The contrast between the advances that leaders have secured in the HIV response, and the paralysis in addressing many global challenges today, demonstrates that effective leadership depends on inclusive partnership. Short-term, zero-sum, go-it-alone approaches bring victory to no one. We win by working together.

The African principle of Ubuntu—“I am because you are”—is a profound ethical insight steeped in real-world practicality, recognizing that solidarity is, ultimately, smart self-interest. As the COVID-19 pandemic reminded us, the suffering of a distant stranger can, in the time it takes a flight to land in our city, become our own.

Likewise, peaceful communities cannot endure as inequality widens: people seeking a decent life, finding themselves trapped by inequity, exclusion, and abuse, are swept into conflict, with effects that spill across borders. This reality —that global cooperation is essential for global security— must guide how we emerge from crisis.

Governments can steer the world back on track and reignite hope, by rediscovering the political will that once fueled global progress against AIDS, inspiring a wave of transformative action. To do so, they must embody the best of international cooperation that gave rise to UNAIDS, the Global Fund and the US President’s Emergency Plan for AIDS Relief (PEPFAR), delivered comprehensive debt cancellation, enabled generic medicines, advanced human rights, and embraced the power of community leadership.

The work that leaders must undertake is not easy, but the stakes are too high for failure, the path to success is known, and the moment of decision is now.

If leaders act boldly in uniting their response, the Sustainable Development Goals (SDGs) will still be achieved. If they don’t, the SDGs will fail, and even the hard-won progress against AIDS will be undermined, snatching defeat from the jaws of victory.

Leaders will need to protect public goods. The delay in ensuring access to COVID-19 vaccines for people in the Global South exposed the consequences of ceding medicines to private monopolies. Leaders need to ensure that medical technologies are produced and distributed widely.

Today, a game-changing medicine exists that protects people from HIV with just two injections a year, but it costs $40,000. Generic manufacturers could produce it for as little as $40 per person annually. Widescale generic production, facilitated by the UN-backed Medicines Patent Pool, is what is required so that this and other lifesaving, life-changing technologies can reach everyone who needs them and protect the world.

Leaders will need to overhaul global finance and relieve crushing debt to free up funds for investment in healthcare, education, and development. Four out of every 10 people worldwide live in countries where governments spend more on debt interest payments than education or health.
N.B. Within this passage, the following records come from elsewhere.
<file path="design/flow/design.v">
module    Prgm_Counter(clk, reset, PCsrc, address, PCreg);
input                 PCsrc, clk, reset;
input         [8 : 0] address;
output    reg [7 : 0] PCreg;
wire          [7 : 0] temp;
assign    temp = PCreg + 1;
always@(posedge clk, negedge reset)
begin
    if (reset == 0) begin
        PCreg = 0;
	end
    else begin
        if (PCsrc == 1)
            PCreg = temp + address;
        else
            PCreg = temp;
    end
end
endmodule
module ALU (ALUselect, ALUin1, ALUin2, ALUout);
    input		[3  : 0]	ALUselect;
    input		[15 : 0]	ALUin1, ALUin2;
    output	reg	[15 : 0]	ALUout;
    always@(*) 
    begin 
		if  (ALUselect == 0 || ALUselect == 5 || ALUselect == 7 || ALUselect == 8)
			ALUout = ALUin1 + ALUin2;
		else if (ALUselect == 1) 
			ALUout = ALUin1 << ALUin2;
		else if  (ALUselect == 2) 
			ALUout = ALUin1 >> ALUin2;
		else if (ALUselect == 3)
			ALUout = ALUin1 | ALUin2;
		else  if (ALUselect == 4)
			ALUout = ALUin1 & ALUin2;
		else if (ALUselect == 6)
			ALUout = ALUin2;
		else
			ALUout = 0;
    end
endmodule
module Control_Unit(clk, reset, inst_in, opCode, dst, src1, src2, shamt, iconst, jconst, regWrite, memWrite, PCsrc, memtoReg, ALUsrc);
input					clk, reset;
input		[15 : 0]	inst_in;
output		[3  : 0]	opCode;
output		[5  : 0]	iconst; 
output		[8  : 0]	jconst;
output		[2  : 0]	dst, src1, src2, shamt;
output	reg				regWrite, memWrite, PCsrc, memtoReg;  
output	reg	[1  : 0]	ALUsrc;  
assign	opCode	=	inst_in	[3  :  0];
assign	dst		=	inst_in	[6  :  4];
assign	src1	=	inst_in	[9  :  7];
assign	src2	=	inst_in	[12 : 10];
assign	shamt	=	inst_in	[15 : 13];
assign	iconst	=	inst_in	[15 : 10];
assign	jconst	=	inst_in	[12 :  4];
always@(*) begin
    if (reset == 0) begin
        regWrite	= 0;
        memWrite	= 0;
        PCsrc		= 0;
        memtoReg	= 0;
		ALUsrc		= 0;
    end  
    else begin  
        if (opCode < 4'b 1000)
            regWrite = 1'b 1;
        else
            regWrite = 1'b 0;
        if (opCode == 4'b 1000)
            memWrite = 1'b 1;
        else
            memWrite = 1'b 0;
        if (opCode == 4'b 1001)
            PCsrc = 1'b 1;
        else
            PCsrc = 1'b 0;
        if (opCode == 4'b 0111)
            memtoReg = 1'b 1;
        else
            memtoReg = 1'b 0;   
		if (opCode == 4'b 0101 || opCode == 4'b 0110 || opCode == 4'b 0111 || opCode == 4'b 1000)
			ALUsrc = 2'b 01;
		else if (opCode == 4'b 0001 || opCode == 4'b 0010)
			ALUsrc = 2'b 10;
		else
			ALUsrc = 2'b 00;
    end  
end
endmodule
module DataPath (clk, reset, ALUselect, dst, src1, src2, shamt, iconst, regWrite, memtoReg, memWrite, ALUsrc, reg0, reg1, reg2, reg3, reg4, reg5, reg6, reg7, dataMemValue0, dataMemValue1, dataMemValue2, dataMemValue3, dataMemValue4, dataMemValue5, dataMemValue6, dataMemValue7, ALUout, ALUin1, ALUin2, regDataIn);
output		[15 : 0]	reg0, reg1, reg2, reg3, reg4, reg5, reg6, reg7, dataMemValue0, dataMemValue1, dataMemValue2, dataMemValue3, dataMemValue4, dataMemValue5, dataMemValue6, dataMemValue7, ALUout, ALUin1;
output reg	[15 : 0]	ALUin2;
output reg	[15 : 0]	regDataIn;
input					clk, reset, regWrite, memtoReg, memWrite;
input		[1  : 0]	ALUsrc;
input		[2  : 0]	dst, src1, src2, shamt;
input  		[3  : 0]	ALUselect;
input		[5  : 0]	iconst;
reg			[127 : 0]	regFile;
reg			[511 : 0]	dataMem;
localparam	[511 : 0]	DMEM_RESET = {
	{19{16'd0}},
	16'b 0100, 16'b 0011, 16'b 0010, 16'b 0001, 16'b 0101,	 
	16'b 0101, 16'b 1100, 16'b 1000, 16'b 0011,				 
	16'b 0110, 16'b 0001, 16'b 0010, 16'b 0100				 
};
wire		[15 : 0]	nextData;
wire		[15 : 0]	memReadData;
wire		[15 : 0]	dstData;
wire					memInRange;
assign ALUin1	=	regFile[16*src1 +: 16];
assign dstData	=	regFile[16*dst +: 16];
ALU		DP1	(ALUselect, ALUin1, ALUin2, ALUout);
assign	  reg0 = regFile[  0 +: 16];
assign	  reg1 = regFile[ 16 +: 16];
assign    reg2 = regFile[ 32 +: 16];
assign    reg3 = regFile[ 48 +: 16];
assign    reg4 = regFile[ 64 +: 16];
assign    reg5 = regFile[ 80 +: 16];
assign    reg6 = regFile[ 96 +: 16];
assign    reg7 = regFile[112 +: 16];
assign	  dataMemValue0  = dataMem[  0 +: 16];
assign	  dataMemValue1  = dataMem[ 16 +: 16];
assign    dataMemValue2  = dataMem[ 32 +: 16];
assign    dataMemValue3  = dataMem[ 48 +: 16];
assign    dataMemValue4  = dataMem[ 64 +: 16];
assign    dataMemValue5  = dataMem[ 80 +: 16];
assign    dataMemValue6  = dataMem[ 96 +: 16];
assign    dataMemValue7  = dataMem[112 +: 16];
assign memInRange	=	(ALUout[15 : 5] == 11'd0);
assign memReadData	=	memInRange ? dataMem[16*ALUout[4 : 0] +: 16] : 16'd0;
assign nextData		=	(memtoReg == 1) ? memReadData : ALUout;
always@(posedge clk, negedge reset)
begin
	if (reset == 0) begin
		regFile	<=	128'd0;
		dataMem	<=	DMEM_RESET;
	end  
	else begin
		if (regWrite == 1)
			regFile[16*dst +: 16]			<=	nextData;
		if (memWrite == 1 && memInRange)
			dataMem[16*ALUout[4 : 0] +: 16]	<=	dstData;
	end  
end  
always@(posedge clk)
begin
	if (reset == 1)
		regDataIn	<=	nextData;
end
always@(*)
begin
	if (ALUsrc == 0)
		ALUin2	=	regFile[16*src2 +: 16];
	else if (ALUsrc == 1)
		ALUin2 = {10'd0, iconst};
	else if (ALUsrc == 2)
		ALUin2 = {13'd0, shamt};
	else
		ALUin2 = 16'd0;
end
endmodule
module	CPU(clk, reset, instr, pc, reg0, reg1, reg2, reg3, reg4, reg5, reg6, reg7, dataMemValue0, dataMemValue1, dataMemValue2, dataMemValue3, dataMemValue4, dataMemValue5, dataMemValue6, dataMemValue7, ALUout, ALUin1, ALUin2, regDataIn);
output	[15 : 0]	reg0, reg1, reg2, reg3, reg4, reg5, reg6, reg7, dataMemValue0, dataMemValue1, dataMemValue2, dataMemValue3, dataMemValue4, dataMemValue5, dataMemValue6, dataMemValue7, ALUout, ALUin1, ALUin2, regDataIn;
input				clk, reset;
input	[15 : 0]	instr;
output	[7  : 0]	pc;
wire	[7  : 0]	prgm_cntr;
wire 				PCsrc, regWrite, memWrite, memtoReg;
wire	[1  : 0]	ALUsrc;
wire 	[3  : 0]	opCode;
wire	[2	: 0]	dst, src1, src2, shamt;
wire	[5  : 0]	iconst;
wire	[8  : 0]	jconst;
assign pc		=	prgm_cntr;
Prgm_Counter	C1	(clk, reset, PCsrc, jconst, prgm_cntr);
Control_Unit	C2	(clk, reset, instr, opCode, dst, src1, src2, shamt, iconst, jconst, regWrite, memWrite, PCsrc, memtoReg, ALUsrc);
DataPath		C3	(clk, reset, opCode, dst, src1, src2, shamt, iconst, regWrite, memtoReg, memWrite, ALUsrc, reg0, reg1, reg2, reg3, reg4, reg5, reg6, reg7, dataMemValue0, dataMemValue1, dataMemValue2, dataMemValue3, dataMemValue4, dataMemValue5, dataMemValue6, dataMemValue7, ALUout, ALUin1, ALUin2, regDataIn);
endmodule
</file>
Coordinated significant debt restructuring and relief by leading creditor countries and investment firms based in those countries is essential. The costs of inaction on debt would be much higher than the costs of action. Tax cooperation is essential too. Collaboration in instituting wealth taxes, as proposed by Brazil and Spain, would unlock trillions of dollars to build a better world.

The breakthroughs that the world has secured by working together in the fight against AIDS remind us that walls that seem to be closing in on us can still be shattered by human action. Governments must once again heed activists’ demands for justice and remember what collective determination can achieve.

We cannot pull ourselves out from the crises of our time if we are pulled apart. World leaders’ legacy can be that they fulfilled the promise of the Sustainable Development Goals and secured a safer, fairer world for all. But they can only rise to the summit together.

Winnie Byanyima is UNAIDS Executive Director and UN Under-Secretary-General. Martin Kimani is the Executive Director of the Center on International Cooperation (CIC) at New York University (NYU) and former Permanent Representative of Kenya to the UN.